**TASK**:
For this exercise, set down all the records exactly as given.

Collected data entries

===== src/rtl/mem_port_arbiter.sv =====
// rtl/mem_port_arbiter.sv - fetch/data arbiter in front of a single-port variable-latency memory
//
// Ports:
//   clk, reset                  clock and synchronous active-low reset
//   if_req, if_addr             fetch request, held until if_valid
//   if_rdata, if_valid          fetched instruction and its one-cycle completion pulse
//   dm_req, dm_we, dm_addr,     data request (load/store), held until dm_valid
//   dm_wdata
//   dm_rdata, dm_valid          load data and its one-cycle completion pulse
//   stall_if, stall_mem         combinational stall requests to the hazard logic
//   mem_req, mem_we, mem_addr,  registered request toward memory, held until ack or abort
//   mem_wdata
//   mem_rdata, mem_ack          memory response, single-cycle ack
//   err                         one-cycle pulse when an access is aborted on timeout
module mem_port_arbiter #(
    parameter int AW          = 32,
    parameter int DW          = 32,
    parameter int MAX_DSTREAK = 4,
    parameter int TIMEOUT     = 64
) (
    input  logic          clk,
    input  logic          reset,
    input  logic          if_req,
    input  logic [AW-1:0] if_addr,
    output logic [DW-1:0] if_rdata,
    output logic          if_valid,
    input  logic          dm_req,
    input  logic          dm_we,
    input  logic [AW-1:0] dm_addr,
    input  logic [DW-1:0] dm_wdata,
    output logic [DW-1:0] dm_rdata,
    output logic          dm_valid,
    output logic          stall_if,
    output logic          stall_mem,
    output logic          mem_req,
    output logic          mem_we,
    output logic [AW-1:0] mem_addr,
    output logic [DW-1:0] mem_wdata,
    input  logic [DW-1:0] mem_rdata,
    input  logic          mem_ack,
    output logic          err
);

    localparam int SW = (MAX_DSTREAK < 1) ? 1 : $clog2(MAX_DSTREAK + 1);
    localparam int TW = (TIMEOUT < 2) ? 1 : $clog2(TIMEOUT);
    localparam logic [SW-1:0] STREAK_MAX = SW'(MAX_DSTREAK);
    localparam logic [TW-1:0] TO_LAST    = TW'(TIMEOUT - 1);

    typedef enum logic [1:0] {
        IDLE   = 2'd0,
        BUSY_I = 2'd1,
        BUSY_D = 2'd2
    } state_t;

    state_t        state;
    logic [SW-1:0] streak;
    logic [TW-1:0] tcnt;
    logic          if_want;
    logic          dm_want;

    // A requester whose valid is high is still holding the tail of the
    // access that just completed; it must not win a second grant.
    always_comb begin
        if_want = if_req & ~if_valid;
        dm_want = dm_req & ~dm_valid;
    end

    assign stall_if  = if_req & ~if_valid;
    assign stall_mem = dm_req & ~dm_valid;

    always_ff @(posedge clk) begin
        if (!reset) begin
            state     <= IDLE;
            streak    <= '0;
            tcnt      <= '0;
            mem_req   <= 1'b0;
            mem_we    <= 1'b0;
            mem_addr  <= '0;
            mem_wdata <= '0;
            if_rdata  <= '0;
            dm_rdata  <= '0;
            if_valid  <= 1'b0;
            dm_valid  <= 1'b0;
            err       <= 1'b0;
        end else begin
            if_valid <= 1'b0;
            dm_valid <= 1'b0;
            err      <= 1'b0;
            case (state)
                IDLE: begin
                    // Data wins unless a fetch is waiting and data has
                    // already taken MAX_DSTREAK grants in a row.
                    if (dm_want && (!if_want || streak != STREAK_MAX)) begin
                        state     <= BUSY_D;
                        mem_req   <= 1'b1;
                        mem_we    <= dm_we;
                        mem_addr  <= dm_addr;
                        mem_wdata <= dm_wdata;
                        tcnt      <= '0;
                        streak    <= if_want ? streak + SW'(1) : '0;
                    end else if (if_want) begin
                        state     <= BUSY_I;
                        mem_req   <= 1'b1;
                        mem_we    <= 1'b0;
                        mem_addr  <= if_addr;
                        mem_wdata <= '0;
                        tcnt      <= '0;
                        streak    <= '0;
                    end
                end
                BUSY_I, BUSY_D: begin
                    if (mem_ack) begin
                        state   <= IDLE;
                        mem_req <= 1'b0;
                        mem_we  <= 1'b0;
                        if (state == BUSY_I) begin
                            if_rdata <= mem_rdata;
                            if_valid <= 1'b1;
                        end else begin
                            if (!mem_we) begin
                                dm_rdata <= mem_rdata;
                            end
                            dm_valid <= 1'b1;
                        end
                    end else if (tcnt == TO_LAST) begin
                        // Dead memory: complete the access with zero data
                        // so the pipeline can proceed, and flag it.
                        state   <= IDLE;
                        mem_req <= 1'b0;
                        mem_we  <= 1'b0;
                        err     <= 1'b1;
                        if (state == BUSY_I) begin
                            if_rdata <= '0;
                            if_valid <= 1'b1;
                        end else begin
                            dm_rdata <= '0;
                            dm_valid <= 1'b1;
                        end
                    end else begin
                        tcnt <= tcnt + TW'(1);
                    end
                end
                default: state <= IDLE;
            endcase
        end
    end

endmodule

**WRITTEN SOLUTION**:
===== src/rtl/mem_port_arbiter.sv =====
// rtl/mem_port_arbiter.sv - fetch/data arbiter in front of a single-port variable-latency memory
//
// Ports:
//   clk, reset                  clock and synchronous active-low reset
//   if_req, if_addr             fetch request, held until if_valid
//   if_rdata, if_valid          fetched instruction and its one-cycle completion pulse
//   dm_req, dm_we, dm_addr,     data request (load/store), held until dm_valid
//   dm_wdata
//   dm_rdata, dm_valid          load data and its one-cycle completion pulse
//   stall_if, stall_mem         combinational stall requests to the hazard logic
//   mem_req, mem_we, mem_addr,  registered request toward memory, held until ack or abort
//   mem_wdata
//   mem_rdata, mem_ack          memory response, single-cycle ack
//   err                         one-cycle pulse when an access is aborted on timeout
module mem_port_arbiter #(
    parameter int AW          = 32,
    parameter int DW          = 32,
    parameter int MAX_DSTREAK = 4,
    parameter int TIMEOUT     = 64
) (
    input  logic          clk,
    input  logic          reset,
    input  logic          if_req,
    input  logic [AW-1:0] if_addr,
    output logic [DW-1:0] if_rdata,
    output logic          if_valid,
    input  logic          dm_req,
    input  logic          dm_we,
    input  logic [AW-1:0] dm_addr,
    input  logic [DW-1:0] dm_wdata,
    output logic [DW-1:0] dm_rdata,
    output logic          dm_valid,
    output logic          stall_if,
    output logic          stall_mem,
    output logic          mem_req,
    output logic          mem_we,
    output logic [AW-1:0] mem_addr,
    output logic [DW-1:0] mem_wdata,
    input  logic [DW-1:0] mem_rdata,
    input  logic          mem_ack,
    output logic          err
);

    localparam int SW = (MAX_DSTREAK < 1) ? 1 : $clog2(MAX_DSTREAK + 1);
    localparam int TW = (TIMEOUT < 2) ? 1 : $clog2(TIMEOUT);
    localparam logic [SW-1:0] STREAK_MAX = SW'(MAX_DSTREAK);
    localparam logic [TW-1:0] TO_LAST    = TW'(TIMEOUT - 1);

    typedef enum logic [1:0] {
        IDLE   = 2'd0,
        BUSY_I = 2'd1,
        BUSY_D = 2'd2
    } state_t;

    state_t        state;
    logic [SW-1:0] streak;
    logic [TW-1:0] tcnt;
    logic          if_want;
    logic          dm_want;

    // A requester whose valid is high is still holding the tail of the
    // access that just completed; it must not win a second grant.
    always_comb begin
        if_want = if_req & ~if_valid;
        dm_want = dm_req & ~dm_valid;
    end

    assign stall_if  = if_req & ~if_valid;
    assign stall_mem = dm_req & ~dm_valid;

    always_ff @(posedge clk) begin
        if (!reset) begin
            state     <= IDLE;
            streak    <= '0;
            tcnt      <= '0;
            mem_req   <= 1'b0;
            mem_we    <= 1'b0;
            mem_addr  <= '0;
            mem_wdata <= '0;
            if_rdata  <= '0;
            dm_rdata  <= '0;
            if_valid  <= 1'b0;
            dm_valid  <= 1'b0;
            err       <= 1'b0;
        end else begin
            if_valid <= 1'b0;
            dm_valid <= 1'b0;
            err      <= 1'b0;
            case (state)
                IDLE: begin
                    // Data wins unless a fetch is waiting and data has
                    // already taken MAX_DSTREAK grants in a row.
                    if (dm_want && (!if_want || streak != STREAK_MAX)) begin
                        state     <= BUSY_D;
                        mem_req   <= 1'b1;
                        mem_we    <= dm_we;
                        mem_addr  <= dm_addr;
                        mem_wdata <= dm_wdata;
                        tcnt      <= '0;
                        streak    <= if_want ? streak + SW'(1) : '0;
                    end else if (if_want) begin
                        state     <= BUSY_I;
                        mem_req   <= 1'b1;
                        mem_we    <= 1'b0;
                        mem_addr  <= if_addr;
                        mem_wdata <= '0;
                        tcnt      <= '0;
                        streak    <= '0;
                    end
                end
                BUSY_I, BUSY_D: begin
                    if (mem_ack) begin
                        state   <= IDLE;
                        mem_req <= 1'b0;
                        mem_we  <= 1'b0;
                        if (state == BUSY_I) begin
                            if_rdata <= mem_rdata;
                            if_valid <= 1'b1;
                        end else begin
                            if (!mem_we) begin
                                dm_rdata <= mem_rdata;
                            end
                            dm_valid <= 1'b1;
                        end
                    end else if (tcnt == TO_LAST) begin
                        // Dead memory: complete the access with zero data
                        // so the pipeline can proceed, and flag it.
                        state   <= IDLE;
                        mem_req <= 1'b0;
                        mem_we  <= 1'b0;
                        err     <= 1'b1;
                        if (state == BUSY_I) begin
                            if_rdata <= '0;
                            if_valid <= 1'b1;
                        end else begin
                            dm_rdata <= '0;
                            dm_valid <= 1'b1;
                        end
                    end else begin
                        tcnt <= tcnt + TW'(1);
                    end
                end
                default: state <= IDLE;
            endcase
        end
    end

endmodule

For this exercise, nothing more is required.